Again, you don’t need a magnifying glass to see the absolute mess my life was in 2019 (upper part). Chaos that still reigns, albeit with less intensity, during the first half of 2020 (lower part). During the last days of July and the whole of August, I went to the park every hour. One cannot underestimate how often a puppy needs to pee, trust me on this one. But really mind blowing is the pattern that emerges after that, starting in September and continuing throughout the last part of the year. There are three bands, each one precisely when I walk my dog: around breakfast time, lunch, and dinner.

More than a well balanced-life, a dog means operations are planned to the last minute of a 24-hour day.

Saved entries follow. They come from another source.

--- src/rtl/mpe_pkg.sv ---
package mpe_pkg;
   localparam int          PKT_BYTES = 5;
   localparam logic [7:0]  HDR_BASE  = 8'h87;
   typedef enum logic [2:0] {
      SLOT_HDR  = 3'd0,
      SLOT_X    = 3'd1,
      SLOT_Y    = 3'd2,
      SLOT_PAD0 = 3'd3,
      SLOT_PAD1 = 3'd4
   } slot_e;
endpackage

--- src/rtl/mpe_sat.sv ---
// Clamp a signed delta (optionally negated) to the symmetric +/-127 range.
module mpe_sat #(
   parameter int W   = 16,
   parameter bit NEG = 1'b0
) (
   input  logic [W-1:0] din,
   output logic [7:0]   dout
);
   localparam int EW = W + 1;
   localparam logic signed [EW-1:0] POS_LIM = EW'(127);
   localparam logic signed [EW-1:0] NEG_LIM = -EW'(127);

   initial begin
      if (W < 8) $error("mpe_sat: W must be at least 8");
   end

   logic signed [EW-1:0] ext;
   logic signed [EW-1:0] val;

   assign ext = {din[W-1], din};

   generate
      if (NEG) begin : g_neg
         assign val = -ext;
      end else begin : g_pos
         assign val = ext;
      end
   endgenerate

   always_comb begin
      if (val > POS_LIM)      dout = 8'h7F;
      else if (val < NEG_LIM) dout = 8'h81;
      else                    dout = val[7:0];
   end
endmodule

--- src/rtl/mpe_packer.sv ---
// Captures one report and streams its five packet bytes over valid/ready.
module mpe_packer
   import mpe_pkg::*;
#(
   parameter int DW = 16
) (
   input  logic          clk,
   input  logic          rst_n,
   input  logic          rpt_valid,
   input  logic [DW-1:0] dx,
   input  logic [DW-1:0] dy,
   input  logic [2:0]    btn,
   output logic          busy,
   output logic          push_valid,
   output logic [7:0]    push_data,
   input  logic          push_ready
);
   logic [7:0] x_sat, y_sat;
   logic [7:0] hdr_q, x_q, y_q;
   logic       active_q;
   slot_e      slot_q;

   mpe_sat #(.W(DW), .NEG(1'b0)) sat_x_i (.din(dx), .dout(x_sat));
   mpe_sat #(.W(DW), .NEG(1'b1)) sat_y_i (.din(dy), .dout(y_sat));

   always_ff @(posedge clk or negedge rst_n) begin
      if (!rst_n) begin
         active_q <= 1'b0;
         slot_q   <= SLOT_HDR;
         hdr_q    <= HDR_BASE;
         x_q      <= 8'h00;
         y_q      <= 8'h00;
      end else if (!active_q) begin
         if (rpt_valid) begin
            active_q <= 1'b1;
            slot_q   <= SLOT_HDR;
            hdr_q    <= HDR_BASE ^ {5'b0, btn};
            x_q      <= x_sat;
            y_q      <= y_sat;
         end
      end else if (push_ready) begin
         if (slot_q == SLOT_PAD1) begin
            active_q <= 1'b0;
            slot_q   <= SLOT_HDR;
         end else begin
            slot_q   <= slot_e'(slot_q + 3'd1);
         end
      end
   end

   always_comb begin
      unique case (slot_q)
         SLOT_HDR: push_data = hdr_q;
         SLOT_X:   push_data = x_q;
         SLOT_Y:   push_data = y_q;
         default:  push_data = 8'h00;
      endcase
   end

   assign busy       = active_q;
   assign push_valid = active_q;
endmodule

--- src/rtl/mpe_fifo.sv ---
// Byte queue: always ready, drops writes when holding DEPTH bytes, reads 0 when empty.
module mpe_fifo #(
   parameter int DEPTH = 256,
   parameter int W     = 8
) (
   input  logic         clk,
   input  logic         rst_n,
   input  logic         in_valid,
   input  logic [W-1:0] in_data,
   output logic         in_ready,
   input  logic         rd_en,
   output logic [W-1:0] rd_data,
   output logic         rd_avail,
   output logic [$clog2(DEPTH):0] level
);
   localparam int AW = $clog2(DEPTH);
   localparam logic [AW:0] FULL_LVL = (AW+1)'(DEPTH);

   initial begin
      if (DEPTH < 8 || (1 << AW) != DEPTH)
         $error("mpe_fifo: DEPTH must be a power of two, at least 8");
   end

   logic [W-1:0]  mem [DEPTH];
   logic [AW-1:0] wptr_q, rptr_q;
   logic [AW:0]   cnt_q;
   logic          do_wr, do_rd;

   assign do_wr = in_valid && (cnt_q != FULL_LVL);
   assign do_rd = rd_en && (cnt_q != '0);

   always_ff @(posedge clk) begin
      if (do_wr) mem[wptr_q] <= in_data;
   end

   always_ff @(posedge clk or negedge rst_n) begin
      if (!rst_n) begin
         wptr_q <= '0;
         rptr_q <= '0;
         cnt_q  <= '0;
      end else begin
         if (do_wr) wptr_q <= wptr_q + 1'b1;
         if (do_rd) rptr_q <= rptr_q + 1'b1;
         case ({do_wr, do_rd})
            2'b10:   cnt_q <= cnt_q + 1'b1;
            2'b01:   cnt_q <= cnt_q - 1'b1;
            default: cnt_q <= cnt_q;
         endcase
      end
   end

   assign in_ready = 1'b1;
   assign rd_avail = (cnt_q != '0);
   assign rd_data  = rd_avail ? mem[rptr_q] : '0;
   assign level    = cnt_q;
endmodule

--- src/rtl/mouse_pkt_enc.sv ---
module mouse_pkt_enc #(
   parameter int DELTA_W = 16,
   parameter int Q_DEPTH = 256
) (
   input  logic               clk,
   input  logic               rst_n,
   input  logic               rpt_valid,
   input  logic [DELTA_W-1:0] rpt_dx,
   input  logic [DELTA_W-1:0] rpt_dy,
   input  logic               btn_left,
   input  logic               btn_mid,
   input  logic               btn_right,
   output logic               rpt_busy,
   input  logic               rd_en,
   output logic [7:0]         rd_data,
   output logic               rd_avail
);
   localparam int LW = $clog2(Q_DEPTH) + 1;

   logic          push_valid, push_ready;
   logic [7:0]    push_data;
   logic [LW-1:0] q_level;

   mpe_packer #(.DW(DELTA_W)) packer_i (
      .clk        (clk),
      .rst_n      (rst_n),
      .rpt_valid  (rpt_valid),
      .dx         (rpt_dx),
      .dy         (rpt_dy),
      .btn        ({btn_left, btn_mid, btn_right}),
      .busy       (rpt_busy),
      .push_valid (push_valid),
      .push_data  (push_data),
      .push_ready (push_ready)
   );

   mpe_fifo #(.DEPTH(Q_DEPTH), .W(8)) fifo_i (
      .clk      (clk),
      .rst_n    (rst_n),
      .in_valid (push_valid),
      .in_data  (push_data),
      .in_ready (push_ready),
      .rd_en    (rd_en),
      .rd_data  (rd_data),
      .rd_avail (rd_avail),
      .level    (q_level)
   );
endmodule

--- config.mk ---
export PLATFORM = sky130hd
export DESIGN_NAME = mouse_pkt_enc
export DESIGN_NICKNAME = d
export VERILOG_FILES = /design/src/rtl/mpe_pkg.sv /design/src/rtl/mpe_sat.sv /design/src/rtl/mpe_packer.sv /design/src/rtl/mpe_fifo.sv /design/src/rtl/mouse_pkt_enc.sv
export SDC_FILE = /design/constraint.sdc
export NUM_CORES = 2
export LEC_CHECK = 0
export ABC_CLOCK_PERIOD_IN_PS = 6650
export BUFFER_PORTS_ARGS = -buffer_cell sky130_fd_sc_hd__buf_2
export CAP_MARGIN = 20
export CORE_MARGIN = 10
export CORE_UTILIZATION = 63
export DETAILED_ROUTE_END_ITERATION = 12
export PLACE_DENSITY = 0.79
export SYNTH_ARGS = -nofsm -noshare
export SYNTH_HDL_FRONTEND = slang
export SYNTH_SLANG_ARGS = --single-unit
export TNS_END_PERCENT = 10
--- constraint.sdc ---
create_clock -name clk -period 6.65 [get_ports clk]
set_input_delay 1.33 -clock clk [delete_from_list [all_inputs] [get_ports clk]]
set_output_delay 1.33 -clock clk [all_outputs]
set_load 0.1 [all_outputs]
=== After elaboration in Yosys (flattened, before gate mapping) ===
Memories as Yosys holds them, arrays and structs flattened.
Index checks and enable logic that the tools add are counted.

* Bits in writable memories: 2048
* Bits in registers: 49
* Memories kept: 1
* Word-level logic and storage cells: 49
* Input bits: 39

* Reduce and logical (&&, ||, !) cells: 7
* Eq/ne operators: 6
* $lt $le $gt $ge: 4
* $add $sub $neg: 6
* Mux-type cells: 15
* Bitwise operators: 2

{| class="wikitable"
|+ Memories
! name !! depth !! bits a word !! read ports !! clocked after Yosys merged registers in !! write ports !! RTL line !! source
|-
| fifo_i.mem || 256 || 8 || 1 || 0 || 1 || mpe_fifo.sv:24 || <nowiki>logic [W-1:0] mem [DEPTH];</nowiki>
|}

{| class="wikitable"
|+ Operators with widths
! cell !! number
|-
| $mux 8 || 5
|-
| $pmux 8 s3 || 1
|-
| $pmux 9 s2 || 1
|-
| $gt 17x8->1 const B || 1
|-
| $lt 17x8->1 const B || 1
|-
| $neg 16->17 || 1
|-
| $add 8x1->8 const B || 2
|-
| $gt 16x8->1 const B || 1
|-
| $lt 16x8->1 const B || 1
|-
| $add 9x1->9 const B || 1
|-
| $mux 3 || 3
|-
| $ne 9x9->1 const B || 1
|-
| $reduce_bool 9->1 || 1
|-
| $sub 9x1->9 const B || 1
|-
| $mux 1 || 5
|-
| $not 3->4 || 1
|-
| $reduce_bool 2->1 || 2
|-
| $add 3x1->3 const B || 1
|-
| $eq 3x1->1 const B || 1
|-
| $eq 3x2->1 const B || 1
|-
| $eq 3x3->1 const B || 1
|-
| $logic_not 3->1 || 1
|-
| $eq 2x1->1 const B || 1
|-
| $eq 2x2->1 const B || 1
|-
| 3 further kinds || 4
|}

=== Longest topological paths before layout ===
* Depth after elaboration: 4
* Mapped depth: 15
* Depth with buffers taken out: 14

=== Cells and area by module ===
From an unflattened synthesis, not the netlist that was laid out.

* Cells, all modules: 4031
* Area total of the unflattened synthesis: 82903.3 um2

{| class="wikitable"
|+ By module, submodules not included
! module !! sequential area each (um2) !! cells an instance !! times used !! area an instance (um2)
|-
| mpe_fifo || 62124.6 || 3832 || 1 || 80982.7
|-
| mpe_packer || 579.3 || 83 || 1 || 1143.6
|-
| mpe_sat at packer_i.sat_y_i || 0.0 || 99 || 1 || 656.9
|-
| mpe_sat at packer_i.sat_x_i || 0.0 || 17 || 1 || 120.1
|}

=== Worst setup path before layout ===
OpenSTA, ideal clock, no wires.

* Path kind: register to output
* Start point: register fifo_i.rptr_q[0]
* End point: output rd_data[5]
* Arrival: 4.155 ns
* Path buffers: 5
* Data required time: 5.320 ns
* Stages on the path, launching flop included: 12
* Setup slack: 1.165 ns
* Cells stage by stage: dfrtp_1 > buf_6 > buf_12 > buf_12 > buf_6 > buf_12 > mux2i_1 > a31oi_1 > o221ai_1 > a2111oi_1 > nor4_1 > o31ai_1

* Longest elaborated chain between the ends: 2

{| class="wikitable"
|+ RTL lines
! item !! RTL line !! source
|-
| from (decl) || mpe_fifo.sv:25 || <nowiki>logic [AW-1:0] wptr_q, rptr_q;</nowiki>
|-
| from (signal assigned) || mpe_fifo.sv:43 || <nowiki>if (do_rd) rptr_q <= rptr_q + 1'b1;</nowiki>
|-
| $mem_v2 256x8 || -- ||
|-
| $mux 8 || mpe_fifo.sv:54 || <nowiki>assign rd_data = rd_avail ? mem[rptr_q] : '0;</nowiki>
|-
| to (decl) || mouse_pkt_enc.sv:15 || <nowiki>output logic [7:0] rd_data,</nowiki>
|}

Every way passes these cells.

=== Worst setup path in the final report ===
* Start point: register fifo_i.rptr_q[3]
* End point: output rd_data[7]

Same word-level chain as after synthesis.

==> impl_metrics.csv <==
group,metric,value,unit
outcome,status,"finished with violations",
outcome,violations,"negative setup slack",
floorplan,num_io_pins,49,
timing,setup-tns-final,-0.0314,ns
timing,drv_slew,0,
cts,cts_made_buffers,198,
global_route,grt_antenna_before_repair,7,
floorplan,die_w,382,um
worst_hold_path,hold_class,"flop to flop",
timing,min_period,6.68,ns
floorplan,start_util,63.5,%
drt,vias,43000,
floorplan,dieArea,146000,um^2
power_and_ir_drop,peakVddDrop,1030,uV
drt,drc_errors,0,
power_and_ir_drop,p_per_area,481,nW/um^2
worst_setup_path,arrival,5.35,ns
cts,cts_tree,"built",
timing,setup_viol,1,
timing,timing.fmax,150,MHz
floorplan,dieHeight,382,um
timing,rsz0062_at_grt,"no",
logic_synthesis,synth_cell_types,84,
logic_synthesis,synth_cells,4033,
timing,tightestPinTransition,1.16,ns
cts,clk_pin_slew,0.06,ns
placed_design,dp.final_hpwl,123000,um
floorplan,rows,132,
cts,insertion_delay,0.84,ns
drt,drt_iter0_drc,6449,
global_route,grt.total_usage,28.9,%
timing,fin_worst_skew,0.0309,ns
logic_synthesis,async_flop_share,2.29,%
logic_synthesis,seq_area_frac_synth,76.1,%
power_and_ir_drop,power_leakage,29.2,nW
timing,finalWorstSetupSlack,-0.0314,ns
placed_design,dp_cells,5734,
logic_synthesis,synth-seq-cells,2096,
run,cap_violations,0,
drt,firstDrtPassIters,6,
timing,fin_crit_sh,100,%
layout,drive_gt1_share,23.3,%
cts,root_buffer,"clkbuf_16",
logic_synthesis,synth_area_per_cell,20.4,um^2
layout,final_nets,4253,
global_route,grt_pass1_vias,43300,
drt,drt-wirelength-per-cell,34.5,um
cts,hold_buffers,0,
worst_setup_path,worstPathMaxFanout,19,
worst_setup_path,rrSetupSlack,2.36,ns
drt,ant_nets,0,
logic_synthesis,yosys_warnings,0,
worst_setup_path,crit_required,5.32,ns
worst_setup_path,path_class,"flop to primary output",
logic_synthesis,synth_fp_nets,4092,
drt,via_per_inst,7.05,
cts,clock_sinks,2096,
logic_synthesis,synthFlopType,"edfxtp_1",
logic_synthesis,syn_area,82400,um^2
layout,area_delta_synth_final,11.0,%
cts,htreeDepth,4,
timing,hold_viol,0,
layout,post_layout_nonfiller_instances,6101,
global_route,grt_max_degree,195,
placed_design,port_buffers,48,
global_route,grt_pass1_wl,306000,um
timing,slew_headroom,23.0,%
floorplan,fp.coreArea,130000,um^2
global_route,overflow,0,
cts,cts_buffer_depth,3,
placed_design,place_congestion,0.881,
drt,wl,210000,um
worst_setup_path,startpoint_type,"flop",
worst_setup_path,cp-end-kind,"primary output",
logic_synthesis,synth_edf_count,2048,
-- power breakdown --
part           total [mW]  switching (mW)  leakage (nW)  internal (mW)
combinational        15.0            10.1          6.80           4.92
clock                11.0            4.83          3.06           6.17
sequential           18.0           0.440          19.3           17.5
-- layout make-up --
cell class	instances	area (um^2)
clock buffer	251	5340
antenna	5	12.5
clock inverter	109	916
sequential	2096	62700
inverter	21	83.8
tap	1742	2180
fill	7274	38200
multi-input combinational	1683	18400
timing repair buffer	194	1770
-- cell usage in the layout, fill, tap and decap left out, types with 39 or more instances in the layout --
cell type / synthesis / routed
buf_2: 60 / 42
edfxtp_1: 2048 / 2048
clkinv_1: 1 / 45
clkbuf_16: 0 / 203
nor2_1: 335 / 333
o21ai_0: 45 / 45
a22oi_1: 50 / 50
buf_4: 17 / 119
o22ai_1: 51 / 51
mux2i_1: 133 / 133
nand2_1: 143 / 140
a21oi_1: 43 / 43
dfrtp_1: 45 / 39
mux4_2: 484 / 484
clkbuf_1: 101 / 40
-- cells in the mapped netlist, drive strengths merged, types with 6 or more instances --
master,n,area share (%)
mux2i,133,1.6
o21ai,52,0.32
inv,20,0.091
nor2b,19,0.14
a2111oi,9,0.14
and2,9,0.068
nor4,16,0.15
a31oi,13,0.099
nor3,24,0.15
o221ai,12,0.13
a21oi,43,0.26
nand3b,6,0.055
dfrtp,45,1.4
or4,7,0.068
a22o,22,0.23
or3,7,0.053
buf,131,1.1
nand3,39,0.24
xnor2,20,0.21
edfxtp,2048,75
nand4,7,0.053
clkbuf,102,0.47
nor2,335,1.5
ha,19,0.29
mux4,484,13
nand2,143,0.65
o211ai,9,0.082
mux2,13,0.18
a221oi,31,0.33
a22oi,50,0.46
a211oi,22,0.21
o31ai,18,0.16
o22ai,51,0.39
-- critical path: stages (launching register included) --
cell and delay, ns:
dfrtp_2 0.72, buf_4 0.43, and2_2 0.70, buf_4 0.41, a221oi_1 0.16, o22ai_1 0.67
nor4_1 0.16, o31ai_1 0.78, buf_4 0.25, buf_12 0.17
-- cells by family after synthesis --
| logic type | count (synthesis) | synth area share [%] |
|---|---|---|
| AND/OR/NAND/NOR | 641 | 3.42 |
| multiplexers | 630 | 15.0 |
| AO/OA/AOI/OAI | 368 | 3.18 |
| flip-flops | 2096 | 76.1 |
| XOR/XNOR | 24 | 0.255 |
| buffers and inverters | 254 | 1.68 |
| adder cells (fa/ha/maj) | 20 | 0.313 |
-- layer usage --
layer  vias up  wire [um]  global-route usage (%)
li1      17000          -                       -
met1     22100      72300                    39.0
met2      3274     100000                    44.5
met3       602      27400                    8.18
met4         6      10500                    12.9
met5         -         36                       0
-- sequential cells by signal, summed over array words and instances (netlist names) --
signal and cells:
packer_i.hdr_q 3, fifo_i.level 9, fifo_i.wptr_q 8, fifo_i.rptr_q 8, packer_i.busy 1, fifo_i.mem 2048
packer_i.slot_q 3, packer_i.y_q 8, packer_i.x_q 8
-- through the flow --
stage          setup slack, ns  instance area (um^2)  utilization (%)  power, mW  hold slack (ns)
2_1_floorplan             1.16                 82400                -       27.6            0.447
3_3_place_gp             0.696                 85100             65.6       32.4            0.467
3_5_place_dp             0.850                 85100             65.6       32.8            0.480
4_1_cts                  0.202                 91400             70.5       43.7            0.492
5_1_grt                 0.0605                 91400             70.5       45.0            0.511
6_report               -0.0314                 91400             70.5       44.0            0.487
-- repair_timing --
action,4_1_cts,5_1_grt
endpoints found under the setup margin,2,2
gates resized for setup,0,2
buffers inserted,1,0
-- final timing paths --
path / from / to / depth (start not counted)
min: packer_i.x_q[0]$_DFFE_PN0P_ / packer_i.x_q[0]$_DFFE_PN0P_ / 2
min in group asynchronous: rst_n / fifo_i.level[7]$_DFFE_PN0P_ / 2
max in group asynchronous: rst_n / fifo_i.rptr_q[1]$_DFFE_PN0P_ / 2
min reg2reg: packer_i.x_q[0]$_DFFE_PN0P_ / packer_i.x_q[0]$_DFFE_PN0P_ / 2
max reg2reg: packer_i.busy$_DFF_PN0_ / fifo_i.mem[7][1]$_DFFE_PP_ / 5
max: fifo_i.rptr_q[3]$_DFFE_PN0P_ / rd_data[7] / 9
Note: power is estimated with default switching activity, not from simulation.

There is good news coming in 2021

My only regret is that I do not have a precise tracking of my sleeping time. There is some kind of recording on the iPhone but it doesn’t seem to be extremely reliable. That’s a shame as one of my highlights of 2020 was the book why we sleep by Matthew Walker and I took advantage of the time at home to improve my sleep as well. I clearly feel healthier and more productive but cannot show a side-by-side comparison with my sleep pattern. However, I can tell from the heatmaps that toward 2020, my evenings become quieter and quieter as I started reserving this time for more sleep.

I always find reasons to be hopeful. On the Covid front, the vaccination campaigns started and about mid-year, should reach the scale where they’ll have a global impact. Although restrictions and social distancing won’t disappear it will help to live a life much closer to normal than it is now. On a more personal note, I realize that the dog and me managed to fight the sedentary way of life working from home implies and we finished the year pretty strong. Overall, there is a total of 2.96 million steps visualized on the heatmaps which represent quite an achievement. What now? Well onward. 2021, here I am!